EMC Plans Buyback After Profit Misses Estimates

EMC Corp. (EMC), the world’s biggest maker of storage computers, plans to buy back $1 billion in shares this year after reporting first-quarter earnings that missed analysts’ estimates as customers restrained spending.

Net income fell 1.2 percent to $580.1 million, or 26 cents a share, from $586.8 million, or 27 cents, a year earlier, the Hopkinton, Massachusetts-based company said today in a statement. Excluding some costs, profit was 39 cents a share, missing the 40-cent average of analysts’ estimates compiled by Bloomberg. Sales rose 5.8 percent to $5.39 billion, compared with the $5.42 billion average analyst projection.

EMC customers are trimming storage-computer purchases amid an uncertain economic outlook. International Business Machines Corp. (IBM) last week reported first-quarter profit that missed analysts estimates, hurt by a hardware slump. It cited the poor performance of some businesses, such as certain storage products. Sales growth at EMC’s VMWare (VMW) Inc. subsidiary has been under pressure as U.S. companies and federal agencies are reducing technology budgets.

Sales for 2013 will probably be $23.5 billion, the company reiterated today.

EMC rose less than 1 percent to $22.53 at 11:40 a.m. in New York.
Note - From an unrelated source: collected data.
<file path="src/rtl/demux1to4_32bit_buf_pkg.sv">
// Shared types for the buffered 1-to-4 demultiplexer: channel count, select type and
// per-channel occupancy states.
package demux_pkg;

    localparam int unsigned NUM_CH = 4;

    typedef logic [1:0] ch_sel_t;

    typedef enum logic [1:0] {
        CH_EMPTY,
        CH_PARTIAL,
        CH_FULL
    } ch_state_t;

    function automatic logic [NUM_CH-1:0] sel_onehot(input ch_sel_t sel);
        logic [NUM_CH-1:0] w_oh;
        w_oh      = '0;
        w_oh[sel] = 1'b1;
        return w_oh;
    endfunction

endpackage

</file>
<file path="src/rtl/demux1to4_32bit_buf_if.sv">
// Bus bundle for demux1to4_32bit_buf: one input stream, four output channels and,
// when DEMUX_STATS_EN is defined, the per-channel delivery counters.
interface demux1to4_32bit_buf_if
    import demux_pkg::*;
#(
    parameter int unsigned WIDTH = 32,
    parameter int unsigned CNT_W = 16
) ();

    logic [WIDTH-1:0]        in_data;
    ch_sel_t                 in_sel;
    logic                    in_valid;
    logic                    in_ready;
    logic [NUM_CH*WIDTH-1:0] out_data;
    logic [NUM_CH-1:0]       out_valid;
    logic [NUM_CH-1:0]       out_ready;
`ifdef DEMUX_STATS_EN
    logic [NUM_CH*CNT_W-1:0] stat_count;
`endif

    modport master (
        output in_data,
        output in_sel,
        output in_valid,
        output out_ready,
        input  in_ready,
        input  out_data,
        input  out_valid
`ifdef DEMUX_STATS_EN
        ,
        input  stat_count
`endif
    );

    modport slave (
        input  in_data,
        input  in_sel,
        input  in_valid,
        input  out_ready,
        output in_ready,
        output out_data,
        output out_valid
`ifdef DEMUX_STATS_EN
        ,
        output stat_count
`endif
    );

endinterface

</file>
<file path="src/rtl/demux1to4_32bit_buf_chan_fifo.sv">
// Single-channel FIFO for the demultiplexer. Head output shows the oldest entry while
// non-empty and keeps showing the last delivered word once drained.
module demux_chan_fifo
    import demux_pkg::*;
#(
    parameter int unsigned WIDTH      = 32,
    parameter int unsigned FIFO_DEPTH = 2
) (
    input  logic             clk,
    input  logic             reset,
    input  logic             i_push,
    input  logic [WIDTH-1:0] i_data,
    input  logic             i_pop,
    output logic             o_full,
    output logic             o_empty,
    output logic [WIDTH-1:0] o_head
);

    localparam int unsigned     PTR_W   = $clog2(FIFO_DEPTH);
    localparam logic [PTR_W:0]  CNT_MAX = (PTR_W + 1)'(FIFO_DEPTH);

    logic [WIDTH-1:0] r_mem [FIFO_DEPTH];
    logic [PTR_W-1:0] r_wr_ptr;
    logic [PTR_W-1:0] r_rd_ptr;
    logic [PTR_W:0]   r_count;
    logic [WIDTH-1:0] r_last;

    ch_state_t        w_state;
    logic             w_push;
    logic             w_pop;
    logic [PTR_W:0]   w_count_next;

    always_comb begin
        w_state = CH_PARTIAL;
        if (r_count == '0) begin
            w_state = CH_EMPTY;
        end else if (r_count == CNT_MAX) begin
            w_state = CH_FULL;
        end
    end

    assign w_push  = i_push && (w_state != CH_FULL);
    assign w_pop   = i_pop && (w_state != CH_EMPTY);
    assign o_full  = (w_state == CH_FULL);
    assign o_empty = (w_state == CH_EMPTY);

    always_comb begin
        w_count_next = r_count;
        case ({w_push, w_pop})
            2'b10:   w_count_next = r_count + (PTR_W + 1)'(1);
            2'b01:   w_count_next = r_count - (PTR_W + 1)'(1);
            default: w_count_next = r_count;
        endcase
    end

    always_ff @(posedge clk or posedge reset) begin
        if (reset) begin
            for (int i = 0; i < FIFO_DEPTH; i++) begin
                r_mem[i] <= '0;
            end
            r_wr_ptr <= '0;
            r_rd_ptr <= '0;
            r_count  <= '0;
            r_last   <= '0;
        end else begin
            if (w_push) begin
                r_mem[r_wr_ptr] <= i_data;
                r_wr_ptr        <= r_wr_ptr + PTR_W'(1);
            end
            if (w_pop) begin
                r_last   <= r_mem[r_rd_ptr];
                r_rd_ptr <= r_rd_ptr + PTR_W'(1);
            end
            r_count <= w_count_next;
        end
    end

    // Once drained, the slot under r_rd_ptr is stale, so fall back to the last popped word.
    assign o_head = o_empty ? r_last : r_mem[r_rd_ptr];

endmodule

</file>
<file path="src/rtl/demux1to4_32bit_buf.sv">
// Buffered 1-to-4 demultiplexer with one FIFO per output channel.
// Define DEMUX_STATS_EN to add saturating per-channel delivery counters (stat_count).
module demux1to4_32bit_buf
    import demux_pkg::*;
#(
    parameter int unsigned WIDTH      = 32,
    parameter int unsigned FIFO_DEPTH = 2,
    parameter int unsigned CNT_W      = 16
) (
    input logic                   clk,
    input logic                   reset,
    demux1to4_32bit_buf_if.slave  bus
);

    logic [NUM_CH-1:0] w_full;
    logic [NUM_CH-1:0] w_empty;
    logic [NUM_CH-1:0] w_push;
    logic [NUM_CH-1:0] w_pop;
    logic [WIDTH-1:0]  w_head [NUM_CH];
    logic              w_in_ready;

    // Readiness looks only at the addressed FIFO, never at out_ready.
    always_comb begin
        w_in_ready = !w_full[bus.in_sel];
        w_push     = '0;
        if (bus.in_valid && w_in_ready) begin
            w_push = sel_onehot(bus.in_sel);
        end
    end

    assign bus.in_ready  = w_in_ready;
    assign bus.out_valid = ~w_empty;
    assign w_pop         = ~w_empty & bus.out_ready;

    for (genvar k = 0; k < NUM_CH; k++) begin : g_chan
        demux_chan_fifo #(
            .WIDTH      (WIDTH),
            .FIFO_DEPTH (FIFO_DEPTH)
        ) u_fifo (
            .clk     (clk),
            .reset   (reset),
            .i_push  (w_push[k]),
            .i_data  (bus.in_data),
            .i_pop   (w_pop[k]),
            .o_full  (w_full[k]),
            .o_empty (w_empty[k]),
            .o_head  (w_head[k])
        );

        assign bus.out_data[k*WIDTH +: WIDTH] = w_head[k];
    end

`ifdef DEMUX_STATS_EN
    logic [CNT_W-1:0] r_stat [NUM_CH];

    always_ff @(posedge clk or posedge reset) begin
        if (reset) begin
            for (int k = 0; k < NUM_CH; k++) begin
                r_stat[k] <= '0;
            end
        end else begin
            for (int k = 0; k < NUM_CH; k++) begin
                if (w_pop[k] && (r_stat[k] != '1)) begin
                    r_stat[k] <= r_stat[k] + CNT_W'(1);
                end
            end
        end
    end

    for (genvar k = 0; k < NUM_CH; k++) begin : g_stat
        assign bus.stat_count[k*CNT_W +: CNT_W] = r_stat[k];
    end
`endif

endmodule

</file>
<file path="src/flat_wrapper.sv">
// flat-port wrapper written by rule: the top's interface ports become plain ports
module demux1to4_32bit_buf_flat import demux_pkg::*;
#(
    parameter int unsigned WIDTH      = 32,
    parameter int unsigned FIFO_DEPTH = 2,
    parameter int unsigned CNT_W      = 16
)
  (clk, reset, bus_in_data, bus_in_sel, bus_in_valid, bus_out_ready, bus_in_ready, bus_out_data, bus_out_valid);
  demux1to4_32bit_buf_if #(.WIDTH(WIDTH), .CNT_W(CNT_W)) bus_i ();
  input logic clk;
  input logic reset;
  input wire logic [$bits(bus_i.in_data)-1:0] bus_in_data;
  input wire logic [$bits(bus_i.in_sel)-1:0] bus_in_sel;
  input wire logic [$bits(bus_i.in_valid)-1:0] bus_in_valid;
  input wire logic [$bits(bus_i.out_ready)-1:0] bus_out_ready;
  output wire logic [$bits(bus_i.in_ready)-1:0] bus_in_ready;
  output wire logic [$bits(bus_i.out_data)-1:0] bus_out_data;
  output wire logic [$bits(bus_i.out_valid)-1:0] bus_out_valid;
  assign bus_i.in_data = bus_in_data;
  assign bus_i.in_sel = bus_in_sel;
  assign bus_i.in_valid = bus_in_valid;
  assign bus_i.out_ready = bus_out_ready;
  assign bus_in_ready = bus_i.in_ready;
  assign bus_out_data = bus_i.out_data;
  assign bus_out_valid = bus_i.out_valid;
  demux1to4_32bit_buf #(.WIDTH(WIDTH), .FIFO_DEPTH(FIFO_DEPTH), .CNT_W(CNT_W)) u_core (.clk(clk), .reset(reset), .bus(bus_i));
endmodule
</file>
The shares had declined 12 percent this year through yesterday, compared with an 11 percent gain for the Standard & Poor’s 500 Index.

VMware, the software maker that’s majority-owned by EMC, yesterday forecast second-quarter sales that fell short of analysts’ projections as business customers trim spending. The shares dropped 6 percent in extended trading.

EMC Chief Financial Officer David Goulden said in March that the company will boost revenue by at least 8 percent a year and profit excluding certain costs will rise 10 percent annually through 2016 as it increases market share. Sales will exceed $30 billion in 2016, Goulden said at an analyst meeting in New York.